Visual Prompting for Conversational AI
Visual Context for Conversational AI
Visual Context for Conversational AI
Visual Context for Conversational AI
Visual Context for Conversational AI
OVERVIEW
Most AI chat is text-only. But when users want to reference a specific part of an image, explain a visual change, or communicate something they can see but can't name, words alone are slow and imprecise. This project explores how visual input–drawings, annotations, and commands–can become part of the conversation itself, without leaving the chat.
COMPANY
tldraw
COLLABORATORS
Product
Engineering
GTM
RESPONSIBILITIES
Research & Analysis
Concept Development
UX Exploration
PROBLEM
Conversational AI relies heavily on text, which makes it difficult to communicate visual ideas. When users want to reference specific parts on an image or explain a visual change, they often need to take screenshots, annotate them in another tool an re-upload them into the chat. This breaks the conversational flow and makes iterative worklows slower and more error-prone.
RESEARCH & INSIGHTS
To understand how users combine visuals and text, I explored common workflows across AI chat tools, visual collaboration platforms and messaging apps with annotation features.

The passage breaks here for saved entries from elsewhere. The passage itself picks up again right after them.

<file path="src/rtl/vqueue_cmd_parser.sv">
// rtl/vqueue_cmd_parser.sv - vqueue command parser: header/payload words to framed output beats
// Pops show-ahead queue words, one pop per two cycles, and emits opcode-tagged payload beats.

module vqueue_cmd_parser #(
  parameter int len_width    = 8,
  parameter int opcode_width = 8,
  parameter int count_width  = 16
) (
  input  logic                    clk,
  input  logic                    reset,
  input  logic [31:0]             q_data,
  input  logic                    q_empty,
  output logic                    q_rd_en,
  output logic                    out_valid,
  input  logic                    out_ready,
  output logic [opcode_width-1:0] out_opcode,
  output logic [31:0]             out_data,
  output logic                    out_first,
  output logic                    out_last,
  output logic                    out_nodata,
  output logic                    busy,
  output logic [count_width-1:0]  cmd_count
);

  typedef enum logic {HDR, PAY} state_t;

  state_t                  state;
  logic [opcode_width-1:0] opcode_r;
  logic [len_width-1:0]    remaining;
  logic                    first_pend;
  logic                    settle;

  logic                    slot_free;
  logic                    pop_ok;
  logic                    hdr_zero;
  logic [opcode_width-1:0] hdr_op;
  logic [len_width-1:0]    hdr_len;

  assign hdr_op    = q_data[31 -: opcode_width];
  assign hdr_len   = q_data[len_width-1:0];
  assign hdr_zero  = (hdr_len == '0);
  assign slot_free = !out_valid || out_ready;
  // The queue outputs are stale for one cycle after each pop, hence the settle gate.
  assign pop_ok    = !reset && !q_empty && !settle;
  assign busy      = (state == PAY);

  always_comb begin
    q_rd_en = 1'b0;
    case (state)
      HDR:     q_rd_en = pop_ok && (!hdr_zero || slot_free);
      PAY:     q_rd_en = pop_ok && slot_free;
      default: q_rd_en = 1'b0;
    endcase
  end

  always_ff @(posedge clk) begin
    if (reset) begin
      state      <= HDR;
      opcode_r   <= '0;
      remaining  <= '0;
      first_pend <= 1'b0;
      settle     <= 1'b0;
      out_valid  <= 1'b0;
      out_opcode <= '0;
      out_data   <= '0;
      out_first  <= 1'b0;
      out_last   <= 1'b0;
      out_nodata <= 1'b0;
      cmd_count  <= '0;
    end else begin
      settle <= q_rd_en;

      if (out_valid && out_ready) begin
        out_valid <= 1'b0;
        if (out_last) cmd_count <= cmd_count + count_width'(1);
      end

      // A load in the same cycle as an acceptance overrides the clear above.
      if (q_rd_en) begin
        case (state)
          HDR: begin
            if (hdr_zero) begin
              out_valid  <= 1'b1;
              out_opcode <= hdr_op;
              out_data   <= '0;
              out_first  <= 1'b1;
              out_last   <= 1'b1;
              out_nodata <= 1'b1;
            end else begin
              opcode_r   <= hdr_op;
              remaining  <= hdr_len;
              first_pend <= 1'b1;
              state      <= PAY;
            end
          end
          PAY: begin
            out_valid  <= 1'b1;
            out_opcode <= opcode_r;
            out_data   <= q_data;
            out_first  <= first_pend;
            out_last   <= (remaining == len_width'(1));
            out_nodata <= 1'b0;
            first_pend <= 1'b0;
            remaining  <= remaining - len_width'(1);
            if (remaining == len_width'(1)) state <= HDR;
          end
          default: state <= HDR;
        endcase
      end
    end
  end

endmodule
</file>
<file path="config.mk">
export PLATFORM = sky130hd
export DESIGN_NAME = vqueue_cmd_parser
export DESIGN_NICKNAME = d
export VERILOG_FILES = /design/src/rtl/vqueue_cmd_parser.sv
export SDC_FILE = /design/constraint.sdc
export NUM_CORES = 1
export LEC_CHECK = 0
export CAP_MARGIN = 20
export CORE_ASPECT_RATIO = 1.1
export CORE_MARGIN = 3
export CORE_UTILIZATION = 49
export CTS_BUF_LIST = sky130_fd_sc_hd__clkbuf_4
export DETAILED_ROUTE_END_ITERATION = 7
export GPL_TIMING_DRIVEN = 0
export PLACE_DENSITY = 0.86
export SLEW_MARGIN = 15
export SYNTH_ARGS = -nofsm -noshare
export SYNTH_HDL_FRONTEND = slang
export SYNTH_SLANG_ARGS = --single-unit
export TNS_END_PERCENT = 1
</file>
<file path="constraint.sdc">
create_clock -name clk -period 2.4 [get_ports clk]
set_input_delay 0.48 -clock clk [delete_from_list [all_inputs] [get_ports clk]]
set_output_delay 0.48 -clock clk [all_outputs]
set_load 0.02 [all_outputs]
</file>
# Word level (Yosys, flattened, before mapping)
# Index checks and enable logic that the tools add are counted.
# Widths: inputs -> output; s select.
[op_classes]
n_reduce_logical = 17
eq_ne = 3
n_mux = 20
bitwise_logic = 2
n_addsub = 2
[op_table]
columns = ["cell", "count"]
rows = [
  ["$pmux 32 s2", 1],
  ["$mux 32", 1],
  ["$pmux 8 s2", 2],
  ["$add 16x1->16 const B", 1],
  ["$mux 8", 2],
  ["$pmux 1 s2", 7],
  ["$eq 8x1->1 const B", 1],
  ["$logic_not 8->1", 1],
  ["$sub 8x1->8 const B", 1],
  ["$mux 1", 7],
  ["$reduce_and 2->1", 3],
  ["$logic_and 1x1->1", 5],
  ["$logic_not 1->1", 5],
  ["$ne 2x2->1 const B", 2],
  ["$reduce_and 3->1", 1],
  ["$logic_or 1x1->1", 2],
  ["$not 1->1", 2],
]
[word_totals]
register_bits = 79
out_inout_bits = 62
in_bits = 36
word_cells = 56

# Longest topological paths before layout
[logic_depth]
depth_word = 6
mapped_depth = 7
mapped_depth_nobuf = 6

# Worst setup path before layout
# No wires, ideal clock.
[synth_timing]
path_type = "input to output"
from = "input q_data[3]"
to = "output q_rd_en"
n_path_buf = 1
cell_stages = 4
slack_ns = 0.262
arrival_ns = 1.658
required_time_ns = 1.920
cell_sequence = "or4_1 -> o21ai_2 -> buf_2 -> a21oi_1"
[synth_via]
elab_chain_len = 5
[synth_rtl]
columns = ["element", "line", "text"]
rows = [
  ["start, declared", "11", "input logic [31:0] q_data,"],
  ["$logic_not 8->1", "41", "assign hdr_zero = (hdr_len == '0);"],
  ["$logic_not 1->1", "50", "HDR: q_rd_en = pop_ok && (!hdr_zero || slot_free);"],
  ["$logic_or 1x1->1", "50", ""],
  ["$logic_and 1x1->1", "50", ""],
  ["$pmux 1 s2", "49", "case (state)"],
  ["end, declared", "13", "output logic q_rd_en,"],
]
# No other way between the ends.

# Worst setup path after layout
[layout_timing]
from = "input q_data[4]"
to = "output q_rd_en"
# Same word-level chain as after synthesis.

==> impl_metrics.toml <==
[clocking]
cts_tree = "built"
clk_pin_slew_ns = 0.12
clkLatencyLatePin_ns = 0.43
numCtsBuffers = 9
cts_hold_buffers = 0
cts_root_buf = "clkbuf_4"
max-clock-path-buffers = 2
cts_sinks = 79
h-tree-depth = 3

[floorplanning]
core_sq_um = 6671
initial_core_util_pct = 50.94
dieHeight_um = 93.34
rows = 31
num_io_pins = 98
fp.dieW_um = 85.40
dieArea_sq_um = 7971

[finish]
n_antenna_cell = 0
area_delta_synth_final_pct = 37.63
final_cell_mix = "clkdlybuf4s50_1, dfxtp_1, a21oi_1"
nets = 552
postLayoutCoreUtil_pct = 70.10
nFillCells = 528
final_layout_size_suffix_gt1_share_pct = 9.266
final_common_cell = "clkdlybuf4s50_1"

[sta]
slew_headroom_pct = 53.98
hold_violations = 0
rsz0062_at_grt = "yes"
slew_viol_final = 0
fin_hold_ws_ns = 0.3533
fin_crit_sh_pct = 99.27
finalSetupViolCount = 0
setup_tns_ns = 0
fin_skew_ns = 0.01221
fmaxAchievable_mhz = 419.7
min_period_ns = 2.383
worstMarginPinSlew_ns = 0.6904

[global_routing]
grt_use_met1_pct = 31.21
grt_pass1_vias = 3243
grt_use_met2_pct = 39.44
antenna_found_initial = 0
grt_pass1_wl_um = 15700
grtUsageMet3_pct = 5.815
grt_busiest_layer = "met2"
grt_usage_pct = 24.33
grt_max_degree = 14
grt_overflow = 0

[placement]
dpl.hpwl_um = 6845
portBuffers = 96
gp_congestion = 0.9005

[yosys]
syn_area_sq_um = 3398
synth_nets = 437
synth_ff_type = "dfxtp_1"
avgSynthCellArea_sq_um = 8.538
synthCells = 398
synth_warnings = 0
synth_edf_count = 0
synth-async-reset-ratio_pct = 0
yosysSeqAreaShare_pct = 46.54
synth_seq_cells = 79
ys_types = 44

[worst_setup_path]
critPathRequiredTime_ns = 1.92
crit_type = "primary input to primary output"
worstPathArrival_ns = 1.90
cp-end-kind = "primary output"
rr_worst_depth = 6
worst_setup_path_start_kind = "primary input"
cp_max_fo = 4

[power_and_ir_drop]
ir_worst_vdd_mv = 0.4855
power_mw = 2.533
powerDensity_nw_per_um2 = 541.6
p_leak_nw = 1.550

[drt]
drtAntennaViolNets = 0
dr_total_vias = 3461
first_pass_iters = 5
drc = 0
vias_per_cell = 5.768
drt_wl_total_um = 9769
drtIter0Drc = 356
wl_per_cell_um = 16.28

[worst_hold_path]
hp-class = "primary input to register"
min_path_cells = 3

[outcome]
status = "completed"

[flow_run]
max_cap_violations = 0
-- cell type report --
type	count	area [sq um]	area share (%)
Buffer	26	130.1	2.782
Clock buffer	10	75.07	1.605
Clock inverter	6	61.31	1.311
Inverter	8	33.78	0.7223
Multi-Input combinational cell	284	1677	35.85
Sequential cell	79	1582	33.81
Tap cell	82	102.6	2.194
Timing Repair Buffer	105	1016	21.72
-- cell usage after synthesis (all sizes together), types with 3 or more instances --
cell    number  share of area (%)
dfxtp       79                 47
nand2b       3               0.55
a211oi      14                3.2
o21ai       43                6.4
inv          8               0.88
nor2b        4               0.74
nor4         7                1.3
nor3        14                2.7
or4          3               0.66
or3          6                1.3
buf         10                1.9
nand3        9                1.3
xnor2        9                2.3
a21oi       59                8.8
mux2i       18                5.3
nand4        6                1.1
nor2        32                3.5
ha           3                1.1
clkbuf      17                1.9
nand2       36                4.0
-- worst paths after layout --
| kind | start | endpoint | slack, ns |
|---|---|---|---|
| min reg2reg | out_data[21] | out_data[21] | 0.48 |
| max | q_data[4] | q_rd_en | 0.02 |
| min | reset | first_pend | 0.35 |
| max reg2reg | remaining[0] | remaining[4] | 0.46 |
-- where the power goes --
part	total (mW)	switching, mW	leakage (nW)	internal (mW)
Clock	0.795	0.471	0.0661	0.323
Combinational	0.364	0.202	0.844	0.162
Sequential	1.37	0.0281	0.640	1.35
Total	2.53	0.702	1.55	1.83
-- sequential cells by signal, summed over array words and instances, names as in the netlist --
signal / cells
out_data: 32
cmd_count: 16
opcode_r: 8
out_opcode: 8
remaining: 8
busy: 1
first_pend: 1
out_first: 1
out_last: 1
out_nodata: 1
out_valid: 1
settle: 1
-- through the flow --
step                setup slack [ns]  instance area (sq um)  std cells
global route                -0.01379                   4677        600
CTS                          0.01486                   4641        596
global placement             -0.8570                   4462        576
detailed placement           -0.8752                   4462        576
finish                       0.01741                   4677        600
floorplan                     0.2622                   3398        398
-- logic make-up after synthesis --
group / Yosys count / synth area share (%)
DFF: 79 / 46.54
and+or+nand+nor: 123 / 17.86
muxes: 20 / 5.965
buffers and inverters: 35 / 4.639
xor gates and xnor gates: 11 / 2.835
adders and majority gates: 3 / 1.105
AOI/OAI and AO/OA: 127 / 21.06
-- critical path, stage by stage --
cell,delay (ns)
dlygate4sd2_1,0.27
or4_4,0.58
o21ai_4,0.20
buf_6,0.13
a21oi_1,0.06
buf_4,0.18
-- per-layer routing --
metal / routed length [um] / part of all wire [%]
met5: 0 / 0
met4: 156 / 1.6
met3: 721 / 7.4
met2: 4887 / 50
met1: 4005 / 41
-- what timing repair did --
action,4_1_cts,5_1_grt
gates resized for setup,18,2
buffers inserted,5,4
cloned,0,0
pin swaps,3,0
endpoints found under the setup margin,1,8
No activity file was read; power rests on OpenSTA's default activity.
===== config.mk =====
export PLATFORM = sky130hd
export DESIGN_NAME = id_stage_hz
export DESIGN_NICKNAME = d
export VERILOG_FILES = /design/src/rtl/id_stage_pkg.sv /design/src/rtl/id_stage_hz_rf_bypass.sv /design/src/rtl/id_stage_hz.sv
export SDC_FILE = /design/constraint.sdc
export NUM_CORES = 2
export LEC_CHECK = 0
export ABC_CLOCK_PERIOD_IN_PS = 2200
export CAP_MARGIN = 0
export CORE_UTILIZATION = 42
export DETAILED_ROUTE_END_ITERATION = 10
export GPL_TIMING_DRIVEN = 0
export PLACE_DENSITY_LB_ADDON = 0.12
export SYNTH_ARGS = -nofsm -noshare
export SYNTH_HDL_FRONTEND = slang
export SYNTH_HIERARCHICAL = 1
export SYNTH_SLANG_ARGS = --single-unit

===== constraint.sdc =====
create_clock -name clk -period 2.2 [get_ports clk]
set_input_delay 0.44 -clock clk [delete_from_list [all_inputs] [get_ports clk]]
set_output_delay 0.44 -clock clk [all_outputs]
set_load 0.01 [all_outputs]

These insights suggested an opportunity to integrate visual context directly into the chat interface:
People prefer to show rather than tell when explaining complex ideas, but most existing AI chats rely heavily on text.
Iterative prompting is the norm. Users rarely get what they want in one prompt. They refine, focus, and redirect. Without visual precision, each iteration requires more explanation.
Visual context is fragmented across tools, so users have to switch between chat and external annotation tools
This isn't a whiteboard
with AI–it’s an AI
with a whiteboard
THE SOLUTION
A chat interface where users can interact visually in two ways: upload an image and annotate it directly, or open a blank canvas and draw freehand–then ask the AI about what they've drawn.
A canvas inside the thread: Allows users to draw a visual that's inside their head, when they don't have the words to describe it
HOW PEOPLE USE IT
(A) Instructional:
Give visual instructions to the AI or others e.g. collaborators (e.g. ‘Make this part bigger.’)
(B) Explanatory:
Clarify context in conversations (e.g. ‘Here is a hole in the fabric, as I mentioned.’ to help someone interpret an image) or just to clarify context without text
(C) Expressive:
Enhance images for personal use or social sharing by drawing, marking up, or layering notes directly on top
Why it's valuable
Behavioural Familiarity
Matches real-world visual workflows–users naturally communicate by pointing, circling, layering notes directly on top of visuals
Communication Efficiency
Reduces reliance on text–users don’t have to explain everything in words–visuals help users ‘show’ instead of ‘tell’
Clarity of Interpretation
Visual cues reduce miscommunication, especially in complex images
Convenience
All tools exist in one flow, keeping users focused
Iterative prompting is the norm in AI chats
APPROACH
This was a conceptual project: I created a brief, low-fidelity wireframes and a vibecode demo to explore interaction ideas. The goal was to see how visual prompting could work in a conversational flow.